They passed Tatham with downcast eyes
and an air of suppressed excitement which did not escape him. He found
the chief constable pacing up and down, talking in subdued tones, and
with a furrowed brow, to the Superintendent of police.
"Come in, come in," said Marvell heartily, at sight of the young man, who
was the chief landowner of the district, and likely within a couple of
years to be its lord lieutenant. "We want your help. Everything points to
young Brand, and there is much reason to think he is still in the
neighbourhood. What assistance can you give us?"
Tatham promised a band of searchers from the estate. The Duddon estate
itself included a great deal of mountain ground, some of the loneliest
and remotest in the district, where a man who knew the fells might very
well take hiding. Marvell brought out a map, and they pored over it.
The superintendent of police departed.
Then Marvell, with a glance at the door to see that it was safely shut,
said abruptly:
"You know, Faversham has done some unlucky things!"

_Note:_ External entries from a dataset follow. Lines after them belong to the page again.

Source: an optimization exercise on an open RTL-to-GDS flow (aim: small area). Production flows keep margins and buffers that such runs may drop.
Function was checked by simulation only, so behaviour that the tests miss may differ from the original.
No driver is modelled on the clock port, so clocking that relies on it looks cheaper here than on a real chip.
Power and IR drop assume default switching activity.

==> flow/design.v <==
`timescale 1ns/1ps
module sentinel_core (
    input  logic        aclk,
    input  logic        aresetn,
    input  logic [63:0] s_axis_tdata,
    input  logic        s_axis_tvalid,
    input  logic        s_axis_tlast,
    output logic        s_axis_tready,
    output logic [63:0] m_axis_tdata,
    output logic        m_axis_tvalid,
    output logic        m_axis_tlast,
    input  logic        m_axis_tready,
    input  logic [31:0] s_axil_awaddr,
    input  logic        s_axil_awvalid,
    output logic        s_axil_awready,
    input  logic [31:0] s_axil_wdata,
    input  logic        s_axil_wvalid,
    output logic        s_axil_wready,
    output logic [1:0]  s_axil_bresp,
    output logic        s_axil_bvalid,
    input  logic        s_axil_bready,
    input  logic [31:0] s_axil_araddr,
    input  logic        s_axil_arvalid,
    output logic        s_axil_arready,
    output logic [31:0] s_axil_rdata,
    output logic [1:0]  s_axil_rresp,
    output logic        s_axil_rvalid,
    input  logic        s_axil_rready
);
    localparam logic [31:0] LIMIT_RST = 32'd1000;
    logic [31:0] ctrl_q;       
    logic        ctrl_f;
    logic [31:0] shadow_q;     
    logic        shadow_f;
    logic [31:0] alim_q;       
    logic        alim_f;
    logic [63:0] snap_q;       
    logic        snap_f;
    logic [31:0] vcount;
    logic        vpend;
    logic        awr;          
    logic        bvalid;
    logic        arr;
    logic        rvalid;
    logic [31:0] rdata;
    logic        valid_reg;
    logic        last_reg;
    logic [63:0] data_reg;
    logic [31:0] vcount_now;
    logic [3:0]  vbyte_ones;
    logic [3:0]  vbyte_cin;
    logic [8:0]  vcarry [4];
    always_comb begin
        for (int k = 0; k < 4; k++) vbyte_ones[k] = &vcount[8*k +: 8];
        vbyte_cin[0] = vpend;
        for (int k = 1; k < 4; k++) vbyte_cin[k] = vbyte_cin[k-1] & vbyte_ones[k-1];
        for (int k = 0; k < 4; k++) begin
            vcarry[k][0] = vbyte_cin[k];
            for (int i = 0; i < 8; i++) begin
                vcount_now[8*k+i] = vcount[8*k+i] ^ vcarry[k][i];
                vcarry[k][i+1]    = vcount[8*k+i] & vcarry[k][i];
            end
        end
    end
    wire wr      = awr & s_axil_awvalid & s_axil_wvalid;
    wire wr_ctrl = wr & (s_axil_awaddr[4:0] == 5'h00);
    wire wr_lim  = wr & (s_axil_awaddr[4:0] == 5'h04);
    always_ff @(posedge aclk or negedge aresetn) begin
        if (!aresetn) begin
            awr      <= 1'b0;
            bvalid   <= 1'b0;
            ctrl_f   <= 1'b0;
            shadow_f <= 1'b0;
        end else begin
            awr    <= ~awr & s_axil_awvalid & s_axil_wvalid;
            bvalid <= wr | (bvalid & ~s_axil_bready);
            if (wr_ctrl) ctrl_f   <= 1'b1;
            if (wr_lim)  shadow_f <= 1'b1;
        end
    end
    always_ff @(posedge aclk) begin
        if (wr_ctrl) ctrl_q   <= s_axil_wdata;
        if (wr_lim)  shadow_q <= s_axil_wdata;
    end
    wire enable = ~ctrl_f | ctrl_q[0];
    wire [4:0] ra = s_axil_araddr[4:0];
    wire ld_r  = ~rvalid;
    wire sel_c = ld_r & (ra == 5'h00);
    wire sel_l = ld_r & (ra == 5'h04);
    wire sel_v = ld_r & (ra == 5'h08);
    wire sel_s = ld_r & snap_f & (ra == 5'h0C);
    wire sel_h = ld_r & snap_f & (ra == 5'h10);
    wire sel_cq = sel_c & ctrl_f;
    wire sel_lq = sel_l & shadow_f;
    wire [31:0] rst_val = ({32{sel_c & ~ctrl_f}} & 32'd1) | ({32{sel_l & ~shadow_f}} & LIMIT_RST);
    wire [31:0] rnext = ({32{rvalid}} & rdata)
                      | ({32{sel_cq}} & ctrl_q)
                      | ({32{sel_lq}} & shadow_q)
                      | ({32{sel_v}} & vcount_now)
                      | ({32{sel_s}} & snap_q[31:0])
                      | ({32{sel_h}} & snap_q[63:32])
                      | rst_val;
    always_ff @(posedge aclk or negedge aresetn) begin
        if (!aresetn) begin
            arr    <= 1'b0;
            rvalid <= 1'b0;
        end else begin
            arr    <= ~arr & s_axil_arvalid;
            rvalid <= (arr & s_axil_arvalid & ~rvalid) | (rvalid & ~s_axil_rready);
        end
    end
    always_ff @(posedge aclk) rdata <= rnext;
    wire upd = (s_axis_tlast & s_axis_tvalid & m_axis_tready) | ~s_axis_tvalid | ~enable;
    always_ff @(posedge aclk or negedge aresetn) begin
        if (!aresetn) alim_f <= 1'b0;
        else if (upd) alim_f <= shadow_f;
    end
    always_ff @(posedge aclk) begin
        if (upd) alim_q <= shadow_q;
    end
    wire [39:0] amount = s_axis_tdata[39:0];
    wire hi_nz   = |amount[39:32];
    logic [7:0] bg, bl;
    logic [3:0] g1, l1;
    logic [1:0] g2, l2;
    always_comb begin
        for (int k = 0; k < 8; k++) begin
            logic cg, cl;
            cg = 1'b0;
            cl = 1'b0;
            for (int i = 4*k; i < 4*k + 4; i++) begin
                cg = (amount[i] & ~alim_q[i]) | (amount[i] & cg) | (~alim_q[i] & cg);
                cl = (~amount[i] & alim_q[i]) | (~amount[i] & cl) | (alim_q[i] & cl);
            end
            bg[k] = cg;
            bl[k] = cl;
        end
        for (int i = 0; i < 4; i++) begin
            g1[i] = bg[2*i+1] | (~bl[2*i+1] & bg[2*i]);
            l1[i] = bl[2*i+1] | (~bg[2*i+1] & bl[2*i]);
        end
        for (int i = 0; i < 2; i++) begin
            g2[i] = g1[2*i+1] | (~l1[2*i+1] & g1[2*i]);
            l2[i] = l1[2*i+1] | (~g1[2*i+1] & l1[2*i]);
        end
    end
    wire gt_q    = hi_nz | g2[1] | (~l2[1] & g2[0]);
    wire gt_rst  = hi_nz | (amount[31:0] > LIMIT_RST);
    wire viol    = enable & (alim_f ? gt_q : gt_rst);
    wire ld      = m_axis_tready | ~valid_reg;
    wire snap_we = ld & s_axis_tvalid & viol;
    always_ff @(posedge aclk or negedge aresetn) begin
        if (!aresetn) begin
            valid_reg <= 1'b0;
            vcount    <= 32'd0;
            vpend     <= 1'b0;
            snap_f    <= 1'b0;
        end else begin
            if (ld) valid_reg <= s_axis_tvalid & ~viol;
            vcount <= vcount_now;
            vpend  <= snap_we;
            if (snap_we) snap_f <= 1'b1;
        end
    end
    always_ff @(posedge aclk) begin
        if (ld) begin
            data_reg <= s_axis_tdata;
            last_reg <= s_axis_tlast;
        end
        if (snap_we) snap_q <= s_axis_tdata;
    end
    assign s_axis_tready  = m_axis_tready;
    assign m_axis_tvalid  = valid_reg;
    assign m_axis_tdata   = data_reg;
    assign m_axis_tlast   = last_reg;
    assign s_axil_awready = awr;
    assign s_axil_wready  = awr;
    assign s_axil_bvalid  = bvalid;
    assign s_axil_bresp   = 2'b00;
    assign s_axil_arready = arr;
    assign s_axil_rvalid  = rvalid;
    assign s_axil_rdata   = rdata;
    assign s_axil_rresp   = 2'b00;
endmodule
==> flow/config.mk <==
export PLATFORM = sky130hd
export DESIGN_NAME = sentinel_core
export DESIGN_NICKNAME = sentinel_core
export VERILOG_FILES = /design/flow/design.v
export SDC_FILE = /design/flow/constraint.sdc
export NUM_CORES = 4
export LEC_CHECK = 0
export CAP_MARGIN = 20
export CORE_MARGIN = 2
export CORE_UTILIZATION = 40
export GPL_TIMING_DRIVEN = 0
export SLEW_MARGIN = 20
==> flow/constraint.sdc <==
create_clock -name core_clock -period 4.0 [get_ports {aclk}]
set_input_delay 0.8000 -clock core_clock [delete_from_list [all_inputs] [get_ports {aclk}]]
set_output_delay 0.8000 -clock core_clock [all_outputs]
set_load 0.01 [all_outputs]
standard.sh (not shown) runs the stock make flow with config.mk's settings and CLKGATE_MAP_FILE= SYNTH_SCRIPT=/design/flow/synth_recipe.tcl, a recipe that flattens the netlist after the stock synthesis.
==> flow/flow/run.sh <==
#!/bin/bash
# The standard ORFS layout (standard.sh), changed only in how it sizes:
#  - synthesis: synth_recipe.tcl unchanged, but ABC maps the logic for area
#    (flow/synth_area.tcl, flow/abc_area.script),
#  - port buffers made of the smallest buffer cell,
#  - a clock tree of small clock buffers without dummy loads,
#  - no timing repair at floorplan (there are no synthesis buffers to remove),
#  - placement and global-route repair kept to small buffers
#    (flow/small_bufs.tcl),
#  - gates with spare setup slack downsized after placement repair and after
#    CTS (flow/recover_area.tcl).
# make's output goes to make_finish.log; each ORFS step keeps its own log
# under orfs/logs/.
set -euo pipefail
export FLOW_SYNTH_TCL="$PWD/synth_recipe.tcl"
export AREA_ABC_SCRIPT="$PWD/flow/abc_area.script"
export BUFFER_PORTS_ARGS="-buffer_cell sky130_fd_sc_hd__buf_1"
export CTS_ARGS="-sink_clustering_enable -repair_clock_nets -dont_use_dummy_load -buf_list sky130_fd_sc_hd__clkbuf_4 -sink_clustering_size 10 -sink_clustering_max_diameter 50"
export REMOVE_ABC_BUFFERS=1
export PRE_RESIZE_TCL="$PWD/flow/small_bufs.tcl"
export PRE_GLOBAL_ROUTE_TCL="$PWD/flow/small_bufs.tcl"
export POST_RESIZE_TCL="$PWD/flow/recover_area.tcl"
export POST_CTS_TCL="$PWD/flow/recover_area.tcl"
bash standard.sh SYNTH_SCRIPT="$PWD/flow/synth_area.tcl" finish > make_finish.log 2>&1
Other scripts of this flow, unchanged in this note and not shown: flow/flow/abc_area.script, flow/flow/recover_area.tcl, flow/flow/small_bufs.tcl, flow/flow/synth_area.tcl
The first run finished clean.
==> next run, changes <==
--- a/flow/design.v
+++ b/flow/design.v
@@ -120,31 +120,32 @@
     end
     wire [39:0] amount = s_axis_tdata[39:0];
     wire hi_nz   = |amount[39:32];
-    logic [7:0] bg, bl;
-    logic [3:0] g1, l1;
-    logic [1:0] g2, l2;
+    logic [31:0] g0, l0;
+    logic [15:0] g1, l1;
+    logic [7:0]  g2, l2;
+    logic [3:0]  g3, l3;
+    logic [1:0]  g4, l4;
     always_comb begin
-        for (int k = 0; k < 8; k++) begin
-            logic cg, cl;
-            cg = 1'b0;
-            cl = 1'b0;
-            for (int i = 4*k; i < 4*k + 4; i++) begin
-                cg = (amount[i] & ~alim_q[i]) | (amount[i] & cg) | (~alim_q[i] & cg);
-                cl = (~amount[i] & alim_q[i]) | (~amount[i] & cl) | (alim_q[i] & cl);
-            end
-            bg[k] = cg;
-            bl[k] = cl;
+        g0 = amount[31:0] & ~alim_q;
+        l0 = ~amount[31:0] & alim_q;
+        for (int i = 0; i < 16; i++) begin
+            g1[i] = g0[2*i+1] | (~l0[2*i+1] & g0[2*i]);
+            l1[i] = l0[2*i+1] | (~g0[2*i+1] & l0[2*i]);
         end
-        for (int i = 0; i < 4; i++) begin
-            g1[i] = bg[2*i+1] | (~bl[2*i+1] & bg[2*i]);
-            l1[i] = bl[2*i+1] | (~bg[2*i+1] & bl[2*i]);
-        end
-        for (int i = 0; i < 2; i++) begin
+        for (int i = 0; i < 8; i++) begin
             g2[i] = g1[2*i+1] | (~l1[2*i+1] & g1[2*i]);
             l2[i] = l1[2*i+1] | (~g1[2*i+1] & l1[2*i]);
         end
+        for (int i = 0; i < 4; i++) begin
+            g3[i] = g2[2*i+1] | (~l2[2*i+1] & g2[2*i]);
+            l3[i] = l2[2*i+1] | (~g2[2*i+1] & l2[2*i]);
+        end
+        for (int i = 0; i < 2; i++) begin
+            g4[i] = g3[2*i+1] | (~l3[2*i+1] & g3[2*i]);
+            l4[i] = l3[2*i+1] | (~g3[2*i+1] & l3[2*i]);
+        end
     end
-    wire gt_q    = hi_nz | g2[1] | (~l2[1] & g2[0]);
+    wire gt_q    = hi_nz | g4[1] | (~l4[1] & g4[0]);
     wire gt_rst  = hi_nz | (amount[31:0] > LIMIT_RST);
     wire viol    = enable & (alim_f ? gt_q : gt_rst);
     wire ld      = m_axis_tready | ~valid_reg;
After rerunning:
- global-route usage is about the same
- clock power hardly moves
- power barely changes
- worst setup slack gets worse by 0.12 ns
- register-to-register slack gets worse by 0.12 ns
- clock-buffer cell count came out lower by 1
- routed wire length came out higher by 0.80%
- area after synthesis barely changes
- via count came out higher by 1.2%
- design area stays flat
- sequential power stays flat
- die area barely changes
- clock skew came out lower by 0.010 ns

[port drivers added, routing unchanged]
In the flow no input, the clock included, has a driving cell. The finished layouts below were timed again as built, in two steps.
Step 1: set_driving_cell puts a clkbuf_16 on aclk and a buf_2 on each other input, an assumption about the parent block.
Step 2 moves the port delays by t, midway between the first and last clock arrival at a register: inputs arrive t later, outputs are due t later. That takes back most of the time a late clock gives input paths.
Three values: ideal, step 1, step 2; two values: the first two.
run | t, ns | slack for setup (ns) | clock arrival spread, ns | worst slew at a driven data input, ns | cell pins on the clock port's net
the first run | 0.655 | 0.381 / 0.381 / -0.218 | 0.057 / 0.057 | 0.06 | 1
the second run | 0.651 | 0.263 / 0.263 / -0.379 | 0.047 / 0.046 | 0.07 | 1
With both steps, setup timing fails in the first run and the second run, where it was met with ideal ports. The setup slack of the second run, which loses most, moves by 0.000 ns with the drivers and by -0.642 ns with both steps.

Tatham eyed him interrogatively.
"It has come out that he was in the Brands' cottage about a week ago,
and that he left money with the family. He says he never saw the younger
son, and did not in fact know him by sight. He offered the elder one
some money in order to help him with his Canadian start. The lad refused,
not being willing, so his mother says--I have seen her myself this
morning--to accept anything from Melrose's agent.